Some encouraging considerations from Jeffrey Anderson, writing for National Review:
Harry Reid had the Senate meet for 25 consecutive days for the first time since the United States was deciding whether to enter World War I, and he held the Senate's first vote on Christmas Eve since the 19th Century. Such is the zealotry of those who champion the cause of government-run health care. Gaining control over what will soon be one-fifth of our economy is apparently so important that it requires a Christmas Eve vote — for a bill that would essentially start about four Christmases from now.
However, from the start of Christmas week, the important and interesting question was not whether the Senate would pass its bill (that was a foregone conclusion once Ben Nelson yielded to party pressure and waived his abortion objections in exchange for a nice helping of pork). It was whether those of us who believe in the longstanding American ideals of individual liberty, personal freedom, and private control, would continue to match the Democrats' determination to impose the opposite. For while passage of the Senate bill was a foregone conclusion, follow-on passage of a compromise bill in both chambers is not — not remotely.
The Democrats passed a highly unpopular bill with two votes to spare in the House and none to spare in the Senate. Now they have to blend the bills (mostly reflecting the Senate one) and get them back through both chambers — after hearing from their constituents over the holidays.
Furthermore, the House bill passed only because of relatively strong anti-abortion language demanded by pro-life Democrats in particularly precarious seats. The Senate bill doesn't contain that language. So either the anti-abortion Democrats in the House or the pro-abortion Democrats in the Senate are going to have to cave. Combine this with other issues, and the Democrats' almost-nonexistent margin for error, and final passage is anything but certain.
Additionally, the Democrats' bills would not go into effect in any meaningful way until at least 2013. They could have been written to go into effect immediately, but the Democrats made the calculation that it was better to delay implementation by several years so that they could mislead the American people by citing "10-year costs" for six years' worth of of Obamacare.
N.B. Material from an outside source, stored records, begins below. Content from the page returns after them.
$ cat src/rtl/mm_pkg.sv
// Shared types and width helpers for the banked stream-to-matrix loader.
package mm_pkg;

    typedef enum logic [1:0] {
        ST_IDLE = 2'd0,
        ST_LOAD = 2'd1,
        ST_FULL = 2'd2
    } state_e;

    // Elements carried by one stream beat.
    function automatic int unsigned epb_f(input int unsigned s_w, input int unsigned d_w);
        return s_w / d_w;
    endfunction

    // Address width for a given depth, never narrower than one bit.
    function automatic int unsigned addr_w_f(input int unsigned depth);
        return (depth > 1) ? $clog2(depth) : 1;
    endfunction

endpackage

$ cat src/rtl/bank_ram.sv
// Single-clock bank RAM: one write port, one registered read port.
module bank_ram
    import mm_pkg::*;
#(
    parameter int unsigned  D_W   = 8,
    parameter int unsigned  DEPTH = 16,
    localparam int unsigned AW    = addr_w_f(DEPTH)
) (
    input  logic           clk_i,
    input  logic           rst_ni,
    input  logic           we_i,
    input  logic [AW-1:0]  waddr_i,
    input  logic [D_W-1:0] wdata_i,
    input  logic           re_i,
    input  logic [AW-1:0]  raddr_i,
    output logic [D_W-1:0] rdata_o
);

    logic [D_W-1:0] mem_q [DEPTH];
    logic [D_W-1:0] rdata_q;

    // Storage array: written one element at a time, contents not reset.
    always_ff @(posedge clk_i) begin
        if (we_i) begin
            mem_q[waddr_i] <= wdata_i;
        end
    end

    // Read register: updates only on a read strobe, otherwise holds.
    always_ff @(posedge clk_i or negedge rst_ni) begin
        if (!rst_ni) begin
            rdata_q <= '0;
        end else if (re_i) begin
            rdata_q <= mem_q[raddr_i];
        end
    end

    assign rdata_o = rdata_q;

endmodule

$ cat src/rtl/s2mm_banked_loader.sv
// Unpacks an AXI-stream frame of two MxM matrices into N1 A banks and N2 B
// banks, one element per cycle, then serves parallel reads until released.
module s2mm_banked_loader
    import mm_pkg::*;
#(
    parameter int unsigned  M     = 8,
    parameter int unsigned  N1    = 4,
    parameter int unsigned  N2    = 4,
    parameter int unsigned  D_W   = 8,
    parameter int unsigned  S_W   = 32,
    parameter int unsigned  CNT_W = 16,
    localparam int unsigned AW_A  = addr_w_f(M*M/N1),
    localparam int unsigned AW_B  = addr_w_f(M*M/N2)
) (
    input  logic                   clk,
    input  logic                   rst_n,
    input  logic [S_W-1:0]         s_axis_s2mm_tdata,
    input  logic [S_W/8-1:0]       s_axis_s2mm_tkeep,
    input  logic                   s_axis_s2mm_tlast,
    input  logic                   s_axis_s2mm_tvalid,
    output logic                   s_axis_s2mm_tready,
    input  logic                   rd_en,
    input  logic [AW_A-1:0]        rd_addr_A,
    input  logic [AW_B-1:0]        rd_addr_B,
    output logic [N1-1:0][D_W-1:0] A_bram,
    output logic [N2-1:0][D_W-1:0] B_bram,
    output logic                   rd_valid,
    input  logic                   release_buf,
    output logic                   full,
    output logic                   err_tlast,
    output logic [CNT_W-1:0]       frames_loaded
);

    localparam int unsigned EPB = epb_f(S_W, D_W);
    localparam int unsigned DA  = M*M/N1;
    localparam int unsigned DB  = M*M/N2;
    localparam int unsigned TOT = 2*M*M;
    localparam int unsigned EW  = $clog2(TOT);
    localparam int unsigned IW  = addr_w_f(EPB);

    localparam logic [EW-1:0] E_LAST = EW'(TOT - 1);
    localparam logic [EW-1:0] E_MM   = EW'(M*M);
    localparam logic [IW-1:0] I_LAST = IW'(EPB - 1);

    state_e           state_q, state_d;
    logic [EW-1:0]    e_q, e_d;
    logic [S_W-1:0]   buf_q, buf_d;
    logic             vld_q, vld_d;
    logic [IW-1:0]    idx_q, idx_d;
    logic             last_q, last_d;
    logic             err_q, err_d;
    logic [CNT_W-1:0] cnt_q, cnt_d;
    logic             rdy_en_q;
    logic             rd_valid_q;

    logic             wr_act, frame_end, abort, tready, beat_acc, rd_fire;
    logic [D_W-1:0]   wr_data;
    logic [D_W-1:0]   elems [EPB];
    logic             is_a;
    logic [EW-1:0]    eb_off, a_bank, b_bank;
    logic [AW_A-1:0]  a_addr;
    logic [AW_B-1:0]  b_addr;

    logic unused_keep;
    assign unused_keep = ^s_axis_s2mm_tkeep;

    for (genvar k = 0; k < EPB; k++) begin : g_unpack
        assign elems[k] = buf_q[k*D_W +: D_W];
    end

    assign wr_data   = elems[idx_q];
    assign wr_act    = vld_q && (state_q == ST_LOAD);
    assign frame_end = wr_act && (e_q == E_LAST);
    assign abort     = wr_act && (idx_q == I_LAST) && last_q && !frame_end;
    // A new beat may slip in behind the last element of the current one,
    // except when that element closes the frame (either normally or by an
    // early tlast) so the next frame always starts from a clean state.
    assign tready    = rdy_en_q && (state_q != ST_FULL) &&
                       (!vld_q || ((idx_q == I_LAST) && !frame_end && !abort));
    assign beat_acc  = s_axis_s2mm_tvalid && tready;
    assign rd_fire   = rd_en && (state_q == ST_FULL);

    // Element index to bank number and local address.
    always_comb begin
        is_a   = (e_q < E_MM);
        eb_off = e_q - E_MM;
        a_bank = e_q / EW'(DA);
        a_addr = AW_A'(e_q % EW'(DA));
        b_bank = eb_off / EW'(DB);
        b_addr = AW_B'(eb_off % EW'(DB));
    end

    // Next-state logic for the frame FSM, unpack register and counters.
    always_comb begin
        state_d = state_q;
        e_d     = e_q;
        buf_d   = buf_q;
        vld_d   = vld_q;
        idx_d   = idx_q;
        last_d  = last_q;
        err_d   = err_q;
        cnt_d   = cnt_q;
        if (wr_act) begin
            idx_d = idx_q + 1'b1;
            e_d   = e_q + 1'b1;
            if (idx_q == I_LAST) begin
                vld_d = 1'b0;
                idx_d = '0;
            end
            if (frame_end) begin
                state_d = ST_FULL;
                e_d     = '0;
                cnt_d   = cnt_q + 1'b1;
                if (!last_q) begin
                    err_d = 1'b1;
                end
            end else if (abort) begin
                state_d = ST_IDLE;
                e_d     = '0;
                err_d   = 1'b1;
            end
        end
        if (beat_acc) begin
            buf_d  = s_axis_s2mm_tdata;
            vld_d  = 1'b1;
            idx_d  = '0;
            last_d = s_axis_s2mm_tlast;
            if (state_q == ST_IDLE) begin
                state_d = ST_LOAD;
            end
        end
        if ((state_q == ST_FULL) && release_buf) begin
            state_d = ST_IDLE;
        end
    end

    // State and datapath registers.
    always_ff @(posedge clk or negedge rst_n) begin
        if (!rst_n) begin
            state_q    <= ST_IDLE;
            e_q        <= '0;
            buf_q      <= '0;
            vld_q      <= 1'b0;
            idx_q      <= '0;
            last_q     <= 1'b0;
            err_q      <= 1'b0;
            cnt_q      <= '0;
            rdy_en_q   <= 1'b0;
            rd_valid_q <= 1'b0;
        end else begin
            state_q    <= state_d;
            e_q        <= e_d;
            buf_q      <= buf_d;
            vld_q      <= vld_d;
            idx_q      <= idx_d;
            last_q     <= last_d;
            err_q      <= err_d;
            cnt_q      <= cnt_d;
            rdy_en_q   <= 1'b1;
            rd_valid_q <= rd_fire;
        end
    end

    for (genvar i = 0; i < N1; i++) begin : g_a
        bank_ram #(.D_W(D_W), .DEPTH(DA)) u_ram (
            .clk_i   (clk),
            .rst_ni  (rst_n),
            .we_i    (wr_act && is_a && (a_bank == EW'(i))),
            .waddr_i (a_addr),
            .wdata_i (wr_data),
            .re_i    (rd_fire),
            .raddr_i (rd_addr_A),
            .rdata_o (A_bram[i])
        );
    end

    for (genvar i = 0; i < N2; i++) begin : g_b
        bank_ram #(.D_W(D_W), .DEPTH(DB)) u_ram (
            .clk_i   (clk),
            .rst_ni  (rst_n),
            .we_i    (wr_act && !is_a && (b_bank == EW'(i))),
            .waddr_i (b_addr),
            .wdata_i (wr_data),
            .re_i    (rd_fire),
            .raddr_i (rd_addr_B),
            .rdata_o (B_bram[i])
        );
    end

    assign s_axis_s2mm_tready = tready;
    assign full               = (state_q == ST_FULL);
    assign rd_valid           = rd_valid_q;
    assign err_tlast          = err_q;
    assign frames_loaded      = cnt_q;

endmodule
That enabled them to pitch an approximately $2.5 trillion bill (its real first-10-year costs, according to the Congressional Budget Office) as an $871 billion bill. But that decision has left us with this reality: The Democrats can only implement their overhaul, and avoid is repeal, if the American people choose to send them back to Capitol Hill and to the White House in 2010 and 2012. The American people, and not the Democratic party, will ultimately decide Obamacare's fate.
But the American people will also decide the fate of Obamacare in a much more immediate sense. Across recent weeks, Democratic representatives in both congressional chambers have taken tremendous heat from the Obama administration. Now, over the holidays, they'll get to interact with their constituents face-to-face. They've felt the immediate pressures of Washington; now they'll get to feel the pressure from those who sent them there — the vast majority of whom oppose Obamacare.
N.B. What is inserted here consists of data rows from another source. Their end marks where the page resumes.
File: config.mk
export PLATFORM = sky130hd
export DESIGN_NAME = hdmi_packet_scheduler_flat
export DESIGN_NICKNAME = d
export VERILOG_FILES = /design/src/rtl/hdmi_packet_scheduler_if.sv /design/src/rtl/hdmi_packet_scheduler.sv /design/src/flat_wrapper.sv
export SDC_FILE = /design/constraint.sdc
export NUM_CORES = 1
export LEC_CHECK = 0
export BUFFER_PORTS_ARGS = -buffer_cell sky130_fd_sc_hd__clkbuf_2
export CORE_AREA = 2 2 202 204
export DETAILED_ROUTE_END_ITERATION = 8
export DIE_AREA = 0 0 204 206
export GPL_ROUTABILITY_DRIVEN = 1
export GPL_TIMING_DRIVEN = 0
export PLACE_DENSITY = 0.56
export SYNTH_ARGS = -nofsm -noshare
export SYNTH_HDL_FRONTEND = slang
export SYNTH_SLANG_ARGS = --single-unit
File: constraint.sdc
create_clock -name clk_pixel -period 4.9 [get_ports clk_pixel]
set_clock_uncertainty 0.1 [all_clocks]
set_input_delay 0.49 -clock clk_pixel [delete_from_list [all_inputs] [get_ports clk_pixel]]
set_output_delay 0.49 -clock clk_pixel [all_outputs]
set_load 0.005 [all_outputs]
They'll get to hear from people who don't want to pay higher taxes, higher premiums, and higher overall health costs; who don't want to lose their consumer-driven health plans; who don't want to see colossal sums of money siphoned out of Medicare and spent on Obamacare; who don't want a health-care system based on political cronyism (witness the shameless exemption of the longshoreman's union from the tax on "Cadillac plans," and the survival of Medicare Advantage in Florida but not anywhere else). They'll get to hear from people who don't want to see a trillion dollars over 12 years be transferred from taxpayers to insurers; who don't want to see deficits rise and the quality of care fall; and who don't want to have the federal government inject itself into the historically and rightfully private relationship between patient and doctor.
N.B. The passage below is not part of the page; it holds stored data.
### config.mk
export PLATFORM = sky130hd
export DESIGN_NAME = argmax_classifier
export DESIGN_NICKNAME = d
export VERILOG_FILES = /design/src/rtl/nn_pkg.sv /design/src/rtl/argmax_top2_tracker.sv /design/src/rtl/argmax_classifier.sv
export SDC_FILE = /design/constraint.sdc
export NUM_CORES = 1
export LEC_CHECK = 0
export CORE_UTILIZATION = 51
export CTS_CLUSTER_SIZE = 14
export DETAILED_ROUTE_END_ITERATION = 10
export HOLD_SLACK_MARGIN = 0.15
export PLACE_DENSITY = 0.78
export SYNTH_ARGS = -nofsm -noshare
export SYNTH_HDL_FRONTEND = slang
export SYNTH_SLANG_ARGS = --single-unit
### constraint.sdc
create_clock -name clk -period 8.3 [get_ports clk]
set_input_delay 1.66 -clock clk [delete_from_list [all_inputs] [get_ports clk]]
set_output_delay 1.66 -clock clk [all_outputs]
set_load 0.05 [all_outputs]
### src/rtl/nn_pkg.sv
// Shared sizing, FSM state encoding and result record for the classifier readout path.
// Imported by the argmax stage and its top-1/top-2 tracker.
package nn_pkg;

  localparam int NUM_CLASSES = 10;
  localparam int DATA_W      = 16;
  localparam int IDX_W       = 4;

  typedef enum logic [1:0] {
    IDLE = 2'd0,
    SCAN = 2'd1,
    DONE = 2'd2
  } state_t;

  typedef struct packed {
    logic [IDX_W-1:0]  idx;
    logic [DATA_W-1:0] val;
    logic [IDX_W-1:0]  top2_idx;
    logic [DATA_W-1:0] top2_val;
    logic [DATA_W-1:0] margin;
    logic              low_conf;
  } result_t;

endpackage

### src/rtl/argmax_top2_tracker.sv
// Serial top-1/top-2 tracker: one candidate per enabled cycle, updated pair visible the next cycle.
// Strict compares keep the lower index on ties; clear re-arms it for a new vector.
module argmax_top2_tracker
  import nn_pkg::*;
(
  input  logic              clk,
  input  logic              rst,
  input  logic              clear,
  input  logic              en,
  input  logic              first,
  input  logic [DATA_W-1:0] val,
  input  logic [IDX_W-1:0]  idx,
  output logic [DATA_W-1:0] top1_val,
  output logic [IDX_W-1:0]  top1_idx,
  output logic [DATA_W-1:0] top2_val,
  output logic [IDX_W-1:0]  top2_idx
);

  logic top2_empty;

  always_ff @(posedge clk) begin
    if (rst || clear) begin
      top1_val   <= '0;
      top1_idx   <= '0;
      top2_val   <= '0;
      top2_idx   <= '0;
      top2_empty <= 1'b1;
    end else if (en) begin
      // The cleared top-1 is only provisional: the first element seeds it
      // instead of competing, so an all-zero vector still yields top2_idx = 1.
      if (first || (val > top1_val)) begin
        top1_val <= val;
        top1_idx <= idx;
        if (!first) begin
          top2_val   <= top1_val;
          top2_idx   <= top1_idx;
          top2_empty <= 1'b0;
        end
      end else if (top2_empty || (val > top2_val)) begin
        top2_val   <= val;
        top2_idx   <= idx;
        top2_empty <= 1'b0;
      end
    end
  end

endmodule

### src/rtl/argmax_classifier.sv
// Captures a softmax vector, scans one class per cycle; result valid NUM_CLASSES+1 cycles after capture.
// Result slot holds under res_ready low; frames arriving while busy are dropped and counted (saturating).
module argmax_classifier
  import nn_pkg::*;
#(
  parameter logic [DATA_W-1:0] CONF_THRESH = 16'h4000,
  parameter logic [DATA_W-1:0] MARGIN_MIN  = 16'h0800,
  parameter int                DROP_W      = 8
) (
  input  logic                          clk,
  input  logic                          rst,
  input  logic [NUM_CLASSES*DATA_W-1:0] prob_in,
  input  logic                          in_valid,
  output logic                          busy,
  output logic                          res_valid,
  input  logic                          res_ready,
  output logic [IDX_W-1:0]              class_idx,
  output logic [DATA_W-1:0]             top1_val,
  output logic [IDX_W-1:0]              top2_idx,
  output logic [DATA_W-1:0]             top2_val,
  output logic [DATA_W-1:0]             margin,
  output logic                          low_conf,
  output logic [DROP_W-1:0]             drop_count
);

  localparam logic [IDX_W-1:0] LAST_IDX = IDX_W'(NUM_CLASSES - 1);

  state_t            state;
  logic [DATA_W-1:0] vec [NUM_CLASSES];
  logic [IDX_W-1:0]  idx;
  result_t           res_q;
  result_t           res_d;
  logic [DATA_W-1:0] t1_val;
  logic [DATA_W-1:0] t2_val;
  logic [IDX_W-1:0]  t1_idx;
  logic [IDX_W-1:0]  t2_idx;
  logic              slot_free;
  logic              accept;

  assign accept    = (state == IDLE) && in_valid;
  assign slot_free = !res_valid || res_ready;
  assign busy      = (state != IDLE);

  argmax_top2_tracker u_tracker (
    .clk      (clk),
    .rst      (rst),
    .clear    (accept),
    .en       (state == SCAN),
    .first    (idx == '0),
    .val      (vec[idx]),
    .idx      (idx),
    .top1_val (t1_val),
    .top1_idx (t1_idx),
    .top2_val (t2_val),
    .top2_idx (t2_idx)
  );

  always_comb begin
    res_d          = '0;
    res_d.idx      = t1_idx;
    res_d.val      = t1_val;
    res_d.top2_idx = t2_idx;
    res_d.top2_val = t2_val;
    res_d.margin   = t1_val - t2_val;
    res_d.low_conf = (t1_val < CONF_THRESH) || (res_d.margin < MARGIN_MIN);
  end

  always_ff @(posedge clk) begin
    if (rst) begin
      state      <= IDLE;
      idx        <= '0;
      res_q      <= '0;
      res_valid  <= 1'b0;
      drop_count <= '0;
      for (int i = 0; i < NUM_CLASSES; i++) vec[i] <= '0;
    end else begin
      if (in_valid && (state != IDLE) && (drop_count != {DROP_W{1'b1}}))
        drop_count <= drop_count + 1'b1;
      // A load in DONE below overrides this clear when both happen together.
      if (res_valid && res_ready)
        res_valid <= 1'b0;
      case (state)
        IDLE: begin
          if (in_valid) begin
            for (int i = 0; i < NUM_CLASSES; i++) vec[i] <= prob_in[i*DATA_W +: DATA_W];
            idx   <= '0;
            state <= SCAN;
          end
        end
        SCAN: begin
          if (idx == LAST_IDX) state <= DONE;
          else                 idx   <= idx + 1'b1;
        end
        DONE: begin
          if (slot_free) begin
            res_q     <= res_d;
            res_valid <= 1'b1;
            state     <= IDLE;
          end
        end
        default: state <= IDLE;
      endcase
    end
  end

  assign class_idx = res_q.idx;
  assign top1_val  = res_q.val;
  assign top2_idx  = res_q.top2_idx;
  assign top2_val  = res_q.top2_val;
  assign margin    = res_q.margin;
  assign low_conf  = res_q.low_conf;

endmodule

Word level (Yosys, flattened, before mapping). Memories as Yosys holds them, arrays and structs flattened. A register that Yosys moved wholly into a read port is not among the register bits. Cells that the tools add are included.

Mux-type cells: 37. $lt $le $gt $ge: 4. Bitwise logic cells: 10. $add $sub $neg: 3. Equality and inequality tests: 9. Reduce and logical (&&, ||, !) cells: 20.

Operator list (number): 16-bit two-way mux (13); 16-bit > comparator (2); 4-bit two-way mux (7); 16-bit by 12-bit less-than comparator with 1-bit output, second input constant (1); 16-bit by 15-bit less-than comparator with 1-bit output, second input constant (1); 16-bit subtractor (1); 1-bit two-way mux (12); 2-bit inequality test, second input constant (5); 1-bit OR (10); 3-bit AND reduction (3); 8-bit by 1-bit adder with 8-bit output, second input constant (1); 8-bit inequality test, second input constant (1); 4-bit one-hot mux with 2 select lines (1); 2-bit two-way mux (3); 2-bit one-hot mux with 3 select lines (1); 2-bit nonzero test (3); 1-bit logical OR (5); 4-bit by 1-bit adder with 4-bit output, second input constant (1); 4-bit equality test, second input constant (1); 1-bit logical AND (4); 4-bit logical NOT (1); 2-bit AND reduction (2); 2-bit by 1-bit equality test with 1-bit output, second input constant (1); 2-bit equality test, second input constant (1); other kinds (2) (2).

Memories kept: 1. Register bits: 113. Output and inout port bits: 67. Logic and storage cells: 99. Bits in writable memories: 160. Input bits: 164.

Memories: vec (depth 10, width 16, read ports 1, clocked after memory_dff 1, wr ports 10, RTL line argmax_classifier.sv:29) `logic [DATA_W-1:0] vec [NUM_CLASSES];`.

Depth between registers and ports, before layout.
Word-level depth: 5. Gate-level depth with buffers: 16. Mapped depth without buffers: 13.

Cells and area by module. Synthesis repeated with hierarchy kept, for this count alone.

Cells, all modules: 1179. Area total of the unflattened synthesis: 13135.1 um^2.

Modules (own cells, without submodules): argmax_classifier (times used 1, cells an instance 903, area an instance 10752.8 um^2); argmax_top2_tracker (times used 1, cells an instance 276, area an instance 2382.3 um^2).

Worst setup path before layout. No wires, ideal clock.

Kind: in2reg. Start point: in rst. End point: mem vec[0][0] (enable). Stages: 4. Buffers on the path: 2. Setup slack: 1.141 ns. Arrival: 6.572 ns. Cells stage by stage: clkbuf_1 a21oi_1 inv_1 clkbuf_1.

RTL lines: start: declaration (RTL line argmax_classifier.sv:11) `input logic rst,`; end: declaration (RTL line argmax_classifier.sv:29).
And the Democratic members better listen. In the wake of Hillarycare's defeat in 1994, the voters took out their frustrations on typical Democrats, but they went much easier on the more conservative ones who had largely prevented Hillarycare’s passage. So, if history is any guide, those Democrats who vote against the final version of Obamacare (and, in the Senate, against the final cloture motion) will likely be spared, while those who vote for it will invite the voters' wrath.
In short, now is not the time for anyone who opposes Obamacare to despair or to quit. Now is the time to fight.